From the foregoing, it should be evident that liability for the breach of fiduciary duty is suspect in this scenario. To find the senior management and directors liable, the plaintiffs would have to demonstrate beyond reasonable doubt that the individuals acted with a mental state that is conflicting and disloyal to their duties and responsibilities to the company. Directors have a fiduciary duty to act honestly and in the best interest of the corporation, and they will be held strictly liable only in the event that they fail to meet this duty. The facts of the case are that the bank failed to detect the discrepancies in Iguchi’s forged statements, and that even after Iguchi sent a letter to the bank’s head office in Japan in July 1995, the bank did not notify the Japanese authorities until a month later. Still, the bank waited until September to inform America authorities and the bank’s stockholders.

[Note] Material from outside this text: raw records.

--- config.mk ---
export PLATFORM = sky130hd
export DESIGN_NAME = cpu_top
export DESIGN_NICKNAME = d
export VERILOG_FILES = /design/src/hdl/cpu_pkg.sv /design/src/hdl/cpu_ctrl_if.sv /design/src/hdl/reg_file.sv /design/src/hdl/alu.sv /design/src/hdl/cpu_datapath.sv /design/src/hdl/cpu_sequencer.sv /design/src/hdl/cpu_top.sv
export SDC_FILE = /design/constraint.sdc
export NUM_CORES = 1
export LEC_CHECK = 0
export ABC_CLOCK_PERIOD_IN_PS = 4900
export BUFFER_PORTS_ARGS = -buffer_cell sky130_fd_sc_hd__buf_4
export CAP_MARGIN = 20
export CORE_MARGIN = 5
export CORE_UTILIZATION = 55
export CTS_BUF_LIST = sky130_fd_sc_hd__clkbuf_16
export DETAILED_ROUTE_END_ITERATION = 8
export GPL_ROUTABILITY_DRIVEN = 0
export PLACE_DENSITY = 0.73
export SYNTH_ARGS = -nofsm -noshare
export SYNTH_HDL_FRONTEND = slang
export SYNTH_SLANG_ARGS = --single-unit
export TNS_END_PERCENT = 50
--- constraint.sdc ---
create_clock -name clk -period 4.9 [get_ports clk]
set_input_delay 0.735 -clock clk [delete_from_list [all_inputs] [get_ports clk]]
set_output_delay 0.735 -clock clk [all_outputs]
set_load 0.01 [all_outputs]
--- src/hdl/cpu_pkg.sv ---
`default_nettype none

package cpu_pkg;

  typedef logic [7:0] word_t;    // Data, address or instruction byte
  typedef logic [2:0] reg_idx_t;
  typedef logic [2:0] alu_op_t;
  typedef logic [1:0] wr_src_t;  // Register write data select

  localparam wr_src_t WR_SRC_REG = 2'd0;
  localparam wr_src_t WR_SRC_ALU = 2'd1;
  localparam wr_src_t WR_SRC_MEM = 2'd2;

  localparam int       NUM_REGS = 8;
  localparam reg_idx_t REG_A    = 3'd0;  // Accumulator
  localparam reg_idx_t REG_B    = 3'd1;
  localparam word_t    RESET_PC = 8'h00;

  // ------------------------------------------------
  // Instruction encodings
  // ------------------------------------------------
  localparam word_t OP_NOP = 8'b00_000_000;
  localparam word_t OP_OUT = 8'b00_000_011;
  localparam word_t OP_HLT = 8'b00_000_101;
  localparam word_t OP_CMP = 8'b00_000_110;
  localparam word_t OP_LDI = 8'b00_010_000;  // Low bits hold target register
  localparam word_t OP_JMP = 8'b00_011_000;  // Low bits hold condition
  localparam word_t OP_ALU = 8'b01_000_000;  // Bits 5:3 hold the operation
  localparam word_t OP_MOV = 8'b10_000_000;  // Destination 5:3, source 2:0

  localparam logic [2:0] JMP_JMP = 3'd0;
  localparam logic [2:0] JMP_JZ  = 3'd1;
  localparam logic [2:0] JMP_JNZ = 3'd2;
  localparam logic [2:0] JMP_JC  = 3'd3;
  localparam logic [2:0] JMP_JNC = 3'd4;

  localparam alu_op_t ALU_ADD = 3'd0;
  localparam alu_op_t ALU_SUB = 3'd1;
  localparam alu_op_t ALU_INC = 3'd2;
  localparam alu_op_t ALU_DEC = 3'd3;
  localparam alu_op_t ALU_AND = 3'd4;
  localparam alu_op_t ALU_OR  = 3'd5;
  localparam alu_op_t ALU_XOR = 3'd6;
  localparam alu_op_t ALU_ADC = 3'd7;

endpackage

`default_nettype wire

--- src/hdl/cpu_ctrl_if.sv ---
`default_nettype none

interface cpu_ctrl_if (
  input logic clk
);

  logic              wr_en;
  cpu_pkg::reg_idx_t wr_sel;
  cpu_pkg::reg_idx_t rd_sel;   // MOV source
  cpu_pkg::wr_src_t  wr_src;
  cpu_pkg::alu_op_t  alu_op;
  logic              flag_en;  // Load flags from the ALU
  logic              flag_zero;
  logic              flag_carry;

  // Sequencer side
  modport seq (
    input  clk, flag_zero, flag_carry,
    output wr_en, wr_sel, rd_sel, wr_src, alu_op, flag_en
  );

  // Datapath side
  modport dp (
    input  clk, wr_en, wr_sel, rd_sel, wr_src, alu_op, flag_en,
    output flag_zero, flag_carry
  );

endinterface

`default_nettype wire

--- src/hdl/reg_file.sv ---
`default_nettype none

module reg_file (
  input  logic              clk,
  input  logic              reset,
  input  logic              wr_en,
  input  cpu_pkg::reg_idx_t wr_sel,
  input  cpu_pkg::word_t    wr_data,
  input  cpu_pkg::reg_idx_t rd_sel,
  output cpu_pkg::word_t    rd_data,
  output cpu_pkg::word_t    a_data,
  output cpu_pkg::word_t    b_data
);

  cpu_pkg::word_t regs [cpu_pkg::NUM_REGS];

  always_ff @(posedge clk) begin
    if (reset) begin
      for (int i = 0; i < cpu_pkg::NUM_REGS; i++) begin
        regs[i] <= '0;
      end
    end else if (wr_en) begin
      regs[wr_sel] <= wr_data;
    end
  end

  // Read ports are combinational
  assign rd_data = regs[rd_sel];
  assign a_data  = regs[cpu_pkg::REG_A];  // Fixed ALU operands
  assign b_data  = regs[cpu_pkg::REG_B];

endmodule

`default_nettype wire

--- src/hdl/alu.sv ---
`default_nettype none

module alu (
  input  cpu_pkg::word_t   a,
  input  cpu_pkg::word_t   b,
  input  cpu_pkg::alu_op_t op,
  input  logic             carry_in,
  output cpu_pkg::word_t   result,
  output logic             zero,
  output logic             carry
);

  logic [8:0] sum;  // Ninth bit is carry or borrow

  always_comb begin
    sum    = '0;
    result = '0;
    carry  = 1'b0;
    case (op)
      cpu_pkg::ALU_ADD: begin
        sum    = {1'b0, a} + {1'b0, b};
        result = sum[7:0];
        carry  = sum[8];
      end
      cpu_pkg::ALU_ADC: begin
        sum    = {1'b0, a} + {1'b0, b} + {8'h00, carry_in};
        result = sum[7:0];
        carry  = sum[8];
      end
      cpu_pkg::ALU_SUB: begin
        sum    = {1'b0, a} - {1'b0, b};
        result = sum[7:0];
        carry  = sum[8];  // Borrow, set when a < b
      end
      cpu_pkg::ALU_INC: begin
        result = a + 8'd1;
        carry  = (a == 8'hFF);
      end
      cpu_pkg::ALU_DEC: begin
        result = a - 8'd1;
        carry  = (a == 8'h00);
      end
      cpu_pkg::ALU_AND: result = a & b;
      cpu_pkg::ALU_OR:  result = a | b;
      cpu_pkg::ALU_XOR: result = a ^ b;
      default:          result = a;
    endcase
  end

  assign zero = (result == 8'h00);

endmodule

`default_nettype wire

--- src/hdl/cpu_datapath.sv ---
`default_nettype none

module cpu_datapath (
  input  logic           clk,
  input  logic           reset,
  cpu_ctrl_if.dp         ctrl,
  input  cpu_pkg::word_t mem_rdata,
  output cpu_pkg::word_t acc
);

  cpu_pkg::word_t wr_data;
  cpu_pkg::word_t rd_data;
  cpu_pkg::word_t a_data;
  cpu_pkg::word_t b_data;
  cpu_pkg::word_t alu_result;
  logic           alu_zero;
  logic           alu_carry;
  logic           zero_q;
  logic           carry_q;

  reg_file u_reg_file (
    .clk     (clk),
    .reset   (reset),
    .wr_en   (ctrl.wr_en),
    .wr_sel  (ctrl.wr_sel),
    .wr_data (wr_data),
    .rd_sel  (ctrl.rd_sel),
    .rd_data (rd_data),
    .a_data  (a_data),
    .b_data  (b_data)
  );

  alu u_alu (
    .a        (a_data),
    .b        (b_data),
    .op       (ctrl.alu_op),
    .carry_in (carry_q),  // For ADC
    .result   (alu_result),
    .zero     (alu_zero),
    .carry    (alu_carry)
  );

  // ------------------------------------------------
  // Write-back select and flags
  // ------------------------------------------------
  always_comb begin
    case (ctrl.wr_src)
      cpu_pkg::WR_SRC_ALU: wr_data = alu_result;
      cpu_pkg::WR_SRC_MEM: wr_data = mem_rdata;  // LDI operand
      default:             wr_data = rd_data;
    endcase
  end

  always_ff @(posedge clk) begin
    if (reset) begin
      zero_q  <= 1'b0;
      carry_q <= 1'b0;
    end else if (ctrl.flag_en) begin
      zero_q  <= alu_zero;
      carry_q <= alu_carry;
    end
  end

  assign ctrl.flag_zero  = zero_q;
  assign ctrl.flag_carry = carry_q;
  assign acc             = a_data;

  // Flags only move with an ALU write-back or a CMP
  a_flag_src: assert property (@(posedge clk) disable iff (reset)
    ctrl.flag_en |-> (!ctrl.wr_en || ctrl.wr_src == cpu_pkg::WR_SRC_ALU));

endmodule

`default_nettype wire

--- src/hdl/cpu_sequencer.sv ---
`default_nettype none

module cpu_sequencer (
  input  logic           clk,
  input  logic           reset,
  input  logic           mem_rvalid,
  input  cpu_pkg::word_t mem_rdata,
  output logic           mem_rd,
  output cpu_pkg::word_t mem_addr,
  output logic           out_valid,
  output logic           halted,
  cpu_ctrl_if.seq        ctrl
);

  typedef enum logic [2:0] {
    FETCH_REQ,
    FETCH_WAIT,
    EXECUTE,
    OPERAND_REQ,
    OPERAND_WAIT,
    HALTED
  } state_t;

  state_t         state;
  state_t         state_next;
  cpu_pkg::word_t pc;
  cpu_pkg::word_t ir;
  logic           is_mov;
  logic           is_alu;
  logic           is_ldi;
  logic           is_jmp;
  logic           jump_taken;
  logic           rd_pending;

  // ------------------------------------------------
  // Decode
  // ------------------------------------------------
  assign is_mov = (ir[7:6] == cpu_pkg::OP_MOV[7:6]);
  assign is_alu = (ir[7:6] == cpu_pkg::OP_ALU[7:6]);
  assign is_ldi = (ir[7:3] == cpu_pkg::OP_LDI[7:3]);
  assign is_jmp = (ir[7:3] == cpu_pkg::OP_JMP[7:3]);

  always_comb begin
    case (ir[2:0])
      cpu_pkg::JMP_JMP: jump_taken = 1'b1;
      cpu_pkg::JMP_JZ:  jump_taken = ctrl.flag_zero;
      cpu_pkg::JMP_JNZ: jump_taken = !ctrl.flag_zero;
      cpu_pkg::JMP_JC:  jump_taken = ctrl.flag_carry;
      cpu_pkg::JMP_JNC: jump_taken = !ctrl.flag_carry;
      default:          jump_taken = 1'b0;  // Reserved conditions
    endcase
  end

  // ------------------------------------------------
  // FSM and control outputs
  // ------------------------------------------------
  always_comb begin
    state_next   = state;
    out_valid    = 1'b0;
    ctrl.wr_en   = 1'b0;
    ctrl.wr_sel  = ir[5:3];
    ctrl.rd_sel  = ir[2:0];
    ctrl.wr_src  = cpu_pkg::WR_SRC_REG;
    ctrl.alu_op  = ir[5:3];
    ctrl.flag_en = 1'b0;
    case (state)
      FETCH_REQ:  state_next = FETCH_WAIT;
      FETCH_WAIT: if (mem_rvalid) state_next = EXECUTE;
      EXECUTE: begin
        state_next = FETCH_REQ;
        if (is_mov) begin
          ctrl.wr_en = 1'b1;
        end else if (is_alu) begin
          ctrl.wr_en   = 1'b1;
          ctrl.wr_sel  = cpu_pkg::REG_A;
          ctrl.wr_src  = cpu_pkg::WR_SRC_ALU;
          ctrl.flag_en = 1'b1;
        end else if (is_ldi || is_jmp) begin
          state_next = OPERAND_REQ;  // Needs the second byte
        end else begin
          case (ir)
            cpu_pkg::OP_OUT: out_valid = 1'b1;
            cpu_pkg::OP_HLT: state_next = HALTED;
            cpu_pkg::OP_CMP: begin
              ctrl.alu_op  = cpu_pkg::ALU_SUB;
              ctrl.flag_en = 1'b1;  // Flags only, no write
            end
            default: ;  // NOP and unknown opcodes
          endcase
        end
      end
      OPERAND_REQ: state_next = OPERAND_WAIT;
      OPERAND_WAIT: begin
        if (mem_rvalid) begin
          state_next = FETCH_REQ;
          if (is_ldi) begin
            ctrl.wr_en  = 1'b1;
            ctrl.wr_sel = ir[2:0];
            ctrl.wr_src = cpu_pkg::WR_SRC_MEM;
          end
        end
      end
      HALTED:  state_next = HALTED;  // Left only by reset
      default: state_next = FETCH_REQ;
    endcase
  end

  assign mem_rd   = (state == FETCH_REQ) || (state == OPERAND_REQ);
  assign mem_addr = pc;
  assign halted   = (state == HALTED);

  always_ff @(posedge clk) begin
    if (reset) begin
      state <= FETCH_REQ;
      pc    <= cpu_pkg::RESET_PC;
      ir    <= cpu_pkg::OP_NOP;
    end else begin
      state <= state_next;
      if (state == FETCH_WAIT && mem_rvalid) begin
        ir <= mem_rdata;
        pc <= pc + 8'd1;
      end
      if (state == OPERAND_WAIT && mem_rvalid) begin
        pc <= (is_jmp && jump_taken) ? mem_rdata : pc + 8'd1;
      end
    end
  end

  // Outstanding read tracker, checked against the memory port
  always_ff @(posedge clk) begin
    if (reset) begin
      rd_pending <= 1'b0;
    end else if (mem_rd) begin
      rd_pending <= 1'b1;
    end else if (mem_rvalid) begin
      rd_pending <= 1'b0;
    end
  end

  a_one_read: assert property (@(posedge clk) disable iff (reset)
    mem_rd |-> !rd_pending);

  a_out_no_rd: assert property (@(posedge clk) disable iff (reset)
    !(out_valid && mem_rd));

  a_halt_sticky: assert property (@(posedge clk)
    (halted && !reset) |=> halted);

endmodule

`default_nettype wire

--- src/hdl/cpu_top.sv ---
`default_nettype none

module cpu_top (
  input  logic       clk,
  input  logic       reset,
  input  logic       mem_rvalid,
  input  logic [7:0] mem_rdata,
  output logic       mem_rd,
  output logic [7:0] mem_addr,
  output logic       out_valid,
  output logic [7:0] out_data,   // Mirrors the accumulator
  output logic       halted
);

  cpu_ctrl_if ctrl_bus (.clk(clk));

  // ------------------------------------------------
  // Control and datapath
  // ------------------------------------------------
  cpu_sequencer u_sequencer (
    .clk        (clk),
    .reset      (reset),
    .mem_rvalid (mem_rvalid),
    .mem_rdata  (mem_rdata),
    .mem_rd     (mem_rd),
    .mem_addr   (mem_addr),
    .out_valid  (out_valid),
    .halted     (halted),
    .ctrl       (ctrl_bus.seq)
  );

  cpu_datapath u_datapath (
    .clk       (clk),
    .reset     (reset),
    .ctrl      (ctrl_bus.dp),
    .mem_rdata (mem_rdata),  // LDI operand path
    .acc       (out_data)
  );

endmodule

`default_nettype wire

---- Word-level counts from Yosys, hierarchy flattened ----
Memories as Yosys holds them, arrays and structs flattened. A register that Yosys moved wholly into a read port is not among the register bits.
Index checks and enable logic that the tools add are counted.
Widths: inputs -> output; s select.
storage, ports and cells
  register bits after elaboration ......... 21
  bits in latches ......................... 0
  RAM bits ................................ 64
  memory bits (read-only) ................. 0
  input bits .............................. 11
  output and inout port bits .............. 19
  logic and storage cells ................. 112
  memories kept ........................... 1
cells by class
  $add $sub $neg .......................... 6
  $mul .................................... 0
  div/mod/pow operators ................... 0
  magnitude comparators ................... 0
  equality and inequality tests ........... 28
  shifts and indexed selects .............. 0
  muxes and demuxes ....................... 54
  bitwise logic cells ..................... 3
  reductions and logical operators ........ 15
memory list
  memory                      words  width  read ports  clocked after Yosys merged registers in  write ports  RTL line        text
  u_datapath.u_reg_file.regs  8      8      3           1                                        8            reg_file.sv:15  cpu_pkg::word_t regs [cpu_pkg::NUM_REGS];
operator list
  operator             number
  $pmux 8 s8           1
  $mux 3               18
  $mux 8               4
  $eq 3x3->1 const B   7
  $mux 1               21
  $eq 3x2->1 const B   6
  $pmux 3 s6           1
  $add 8x1->8 const B  2
  $eq 8x3->1 const B   2
  $logic_not 8->1      2
  $pmux 8 s2           1
  $eq 5x2->1 const B   2
  $pmux 1 s5           2
  $add 8x8->9          1
  $add 9x1->9          1
  $eq 3x1->1 const B   3
  $logic_not 3->1      3
  $sub 8x8->9          1
  $and 8x8->8          1
  $eq 8x2->1 const B   1
  $eq 8x8->1 const B   1
  $or 8x8->8           1
  $reduce_or 8->1      1
  $sub 8x1->8 const B  1
  13 further kinds     22

---- Logic depth before layout (Yosys ltp) ----
Gate-level depths: netlist (run 1).
  depth after elaboration ................. 10
  depth in mapped cells ................... 13

---- Cells and area by module ----
Synthesis (run 1) repeated with hierarchy kept, for this count alone.
unflattened totals
  cell total of the unflattened synthesis .. 685
  area, all modules ....................... 6,631.4 sq um
by module, submodules not included
  module         times used  cells an instance  area an instance (sq um)  seq. area each (sq um)
  reg_file       1           193                2,979.1                   1,921.8
  alu            1           287                2,026.9                   0.0
  cpu_sequencer  1           168                1,365.1                   380.4
  cpu_datapath   1           37                 260.2                     40.0

---- Worst setup path before layout (run 1) ----
OpenSTA, ideal clock, no wires.
  kind .................................... register to register
  from .................................... memory u_datapath.u_reg_file.regs[0][1] in the netlist's numbering
  to ...................................... memory u_datapath.u_reg_file.regs[5][5] in the netlist's numbering (data pin)
  arrival time ............................ 2.961 ns
  data required time ...................... 4.635 ns
  path slack .............................. 1.674 ns
  stages on the path, launching flop included .. 12
  period minus slack after synthesis ...... 3.226 ns
  cell sequence ........................... edfxtp_1 -> clkbuf_1 -> inv_1 -> ha_1 -> or2_2 -> a221oi_1 -> mux2_2 -> a211oi_1 -> a32oi_1 -> o21ai_0 -> a22oi_2 -> nor2b_1
RTL lines
  item         RTL line
  from (decl)  reg_file.sv:15

==> results of run 1 <==
[layer usage]
metal / track usage / vias to the layer above
met2: 0.388 / 247
met4: 0.0877 / 2
met1: 0.330 / 2560
met5: 0.0368 / -
met3: 0.0529 / 37
li1: - / 2471
[path summary, 6_finish.rpt]
check,end,slack (ns),depth (start not counted)
setup / recovery,u_datapath.u_reg_file.regs[2][7]$_SDFFCE_PN0P_,1.03,11
hold / removal,u_sequencer.mem_addr[0]$_SDFFE_PP0P_,0.51,2
setup reg to reg,u_datapath.u_reg_file.regs[2][7]$_SDFFCE_PN0P_,1.03,11
hold reg to reg,u_sequencer.mem_addr[0]$_SDFFE_PP0P_,0.51,2
[cell type report]
cell class                 count  area (um2)
timing repair buffer          33         248
inverter                      42         158
multi-input combinational    498        3600
clock buffer                   9         225
sequential                    88        2400
fill                         967        4510
tap                          143         179
clock inverter                 7        55.1
[worst max-delay path, stage by stage, from the launching register on]
cell,delay [ns]
dfxtp_1,0.59
nand3b_1,0.30
clkinv_1,0.32
ha_1,0.48
nand4_1,0.10
a211oi_1,0.47
a2bb2oi_1,0.30
xnor2_1,0.10
a22oi_1,0.21
o211a_1,0.23
a21o_1,0.31
a221oi_1,0.17
[cells in the final DEF, fill, tap and decap left out, drive strengths merged, types with 4 or more instances in the layout]
master,count
nand3,19
clkbuf,9
o31ai,6
nor3b,10
mux4,18
o21ai,29
ha,37
buf,33
a211oi,10
edfxtp,64
a21oi,48
nor4,5
a22oi,5
clkinv,4
xnor2,10
nand2b,16
nor2b,19
mux2,6
and3,4
or2,4
nor2,86
nand2,37
inv,43
a221o,4
o22ai,6
nand3b,4
or4,4
a31oi,8
nand4,4
nor3,13
xor2,7
a21o,4
mux2i,19
a221oi,5
dfxtp,24
[sequential cells by signal (all words and copies together), names as in the netlist, named ones only]
signal                      count
u_datapath.u_reg_file.regs     64
u_sequencer.state               3
u_sequencer.ir                  8
u_datapath.ctrl.flag_zero       1
u_datapath.ctrl.flag_carry      1
u_sequencer.mem_addr            8
[logic make-up (layout without fill, tap and decap cells)]
kind of cell	after synthesis	after routing	share of synthesized area
simple gates	237	237	0.188
mux	43	43	0.105
buf+inv	84	91	0.0529
fa+ha+maj	39	39	0.0794
flops	88	88	0.379
xor+xnor	17	17	0.0235
compound gates	162	162	0.172
[metrics by stage]
stage / std cells / total power, mW / utilization / hold slack, ns
floorplan: 670 / 1.07 / - / 0.474
global placement: 804 / 1.15 / 0.579 / 0.488
detailed placement: 804 / 1.16 / 0.579 / 0.492
CTS: 820 / 1.80 / 0.604 / 0.508
global route: 820 / 1.86 / 0.604 / 0.542
finish: 820 / 1.80 / 0.604 / 0.510
[report_power, final]
part | leakage (nW) | internal [mW] | switching, mW
Sequential | 0.856 | 0.822 | 0.0357
Combinational | 1.52 | 0.118 | 0.172
Clock | 0.134 | 0.349 | 0.307
==> results.toml, run 1 <==
[pwr]
irDropWorstVdd_v = 0.000215
p_leak_nw = 2.51
p_per_area_mw_per_mm2 = 263

[critical_path]
r2r-start = "u_sequencer.ir[5]$_SDFFE_PP0P_"
worstSetupEndpointType = "register"
cp.required_ns = 4.96
cp-start-kind = "register"
critical_path_class = "register to register"
cp-startpoint = "u_sequencer.ir[5]$_SDFFE_PP0P_"
crit_arrival_ns = 3.93
path_max_fanout = 12

[route]
wl_um = 17200
wl_met1_um = 7190
drt_pre_antenna_iters = 6
top_layer_used = "met5"
ant_nets = 0
drt-initial-drc-count = 487
vias = 5317
wl_met3_um = 1460
wl_per_cell_um = 20.9
vias_per_cell = 6.48
dr_wl_met2_um = 7950
route.detailed.drc = 0

[synth]
synth_flop_cell = "edfxtp_1"
synth.top_cells.by_count = "86 x nor2_1, 64 x edfxtp_1, 48 x a21oi_1, 40 x inv_1"
yosys-top-cells-area = "edfxtp_1 30%, dfxtp_1 7.6%, ha_1 7.3%"
synth_top_area_share = 0.303
avgSynthCellArea_um2 = 9.45
ys_warn_count = 0
yosysTopAreaCell = "edfxtp_1"
synth_cell_types = 72
syn_nets = 720
synth_cells = 670
postSynth.asyncResetShare = 0
seq_area_frac_synth = 0.379
synth-edff-count = 64
yosysMostFrequentCell = "nor2_1"
yosys_register_bits = 88
syn_area_mm2 = 0.00633

[worst_hold_path]
holdCritStartpoint = "u_sequencer.mem_addr[0]$_SDFFE_PP0P_"
hold_class = "register to register"

[clock_tree]
cts.sinks = 88
cts_resized = 0
cts_root_buf = "clkbuf_16"
clk_latency_ns = 0.35
cts_buffers = 9
cts_tree = "done"
cts_max_path_buffers = 2
ctsHoldBuffers = 0
clkTransAtPathRegs_ns = 0.07
postCtsSetupBuffers = 0
htreeDepth = 3

[cells_and_area]
fin_nets = 722
drive_gt1_frac = 0.133
n_antenna_cell = 0
area_growth_pct = 8.36
final_area_mm2 = 0.00686

[grt]
grt_pass1_wl_um = 27400
grt_overflow = 0
antenna_found_initial = 0
first_global_vias = 5139
track_usage = 0.245
grt_max_degree = 28

[sta]
relSlewSlack = 0.378
hold_viol = 0
period_needed_ns = 3.87
fmaxAchievable_mhz = 258
setup_viol = 0
finClkSkew_ns = 0.00889
tns_ns = 0
period_share = 0.790
grt_setup_unrepaired = "false"
fin_ws_ns = 1.03
tightest_slew_ns = 0.929
slew_violations = 0

[floorplanning]
dieArea_mm2 = 0.0138
core_mm2 = 0.0114
chipHeight_um = 117
boundaryPins = 30
dieWidth_um = 117
std_cell_rows = 39
start_util = 0.557

[place]
io_buffers = 29
postPlaceCellArea_mm2 = 0.00658
hpwl_um = 12500
pre_cts_ws_ns = 1.11

[flow_run]
cap_violations = 0

[status]
outcome = "finished clean"
Power figures use the tool's default switching activity.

The explanation seems reasonable and valid because even though Iguchi sent a letter revealing the situation, the available information does not disclose the exact contents of the letter. It is likely that Iguchi might have failed to reveal the true scope of the situation, and given the fact that he had concealed the loses for more than a decade, the management merely exercised discretion in attempting to determine the true proportion of the situation before disclosing it to the shareholders. The fiduciary duty of care dictates that an officer or director cannot be held liable for decisions undertaken with reasonable care and in good faith whenever such decisions turn out to be injurious to corporate interests. It is not evident that the senior management or directors showed gross negligence in their decision-making process.
The decision by the senior management to issue the preferred shares in one of its affiliated companies did not go in any way against the best interest of the company. In addition, the senior management merely exercised their discretion when it delayed informing the Japanese and American authorities and the shareholders on the goings-on. It is reasonable that the management required some time to establish the true scope of Iguchi’s actions. Without evidence that the directors and the bank’s senior management consciously participated in what could be construed as a breach of the stock action plan and the fiduciary duty of care, the plaintiffs may be unable to surmount this difficult burden. Therefore, the action should not succeed.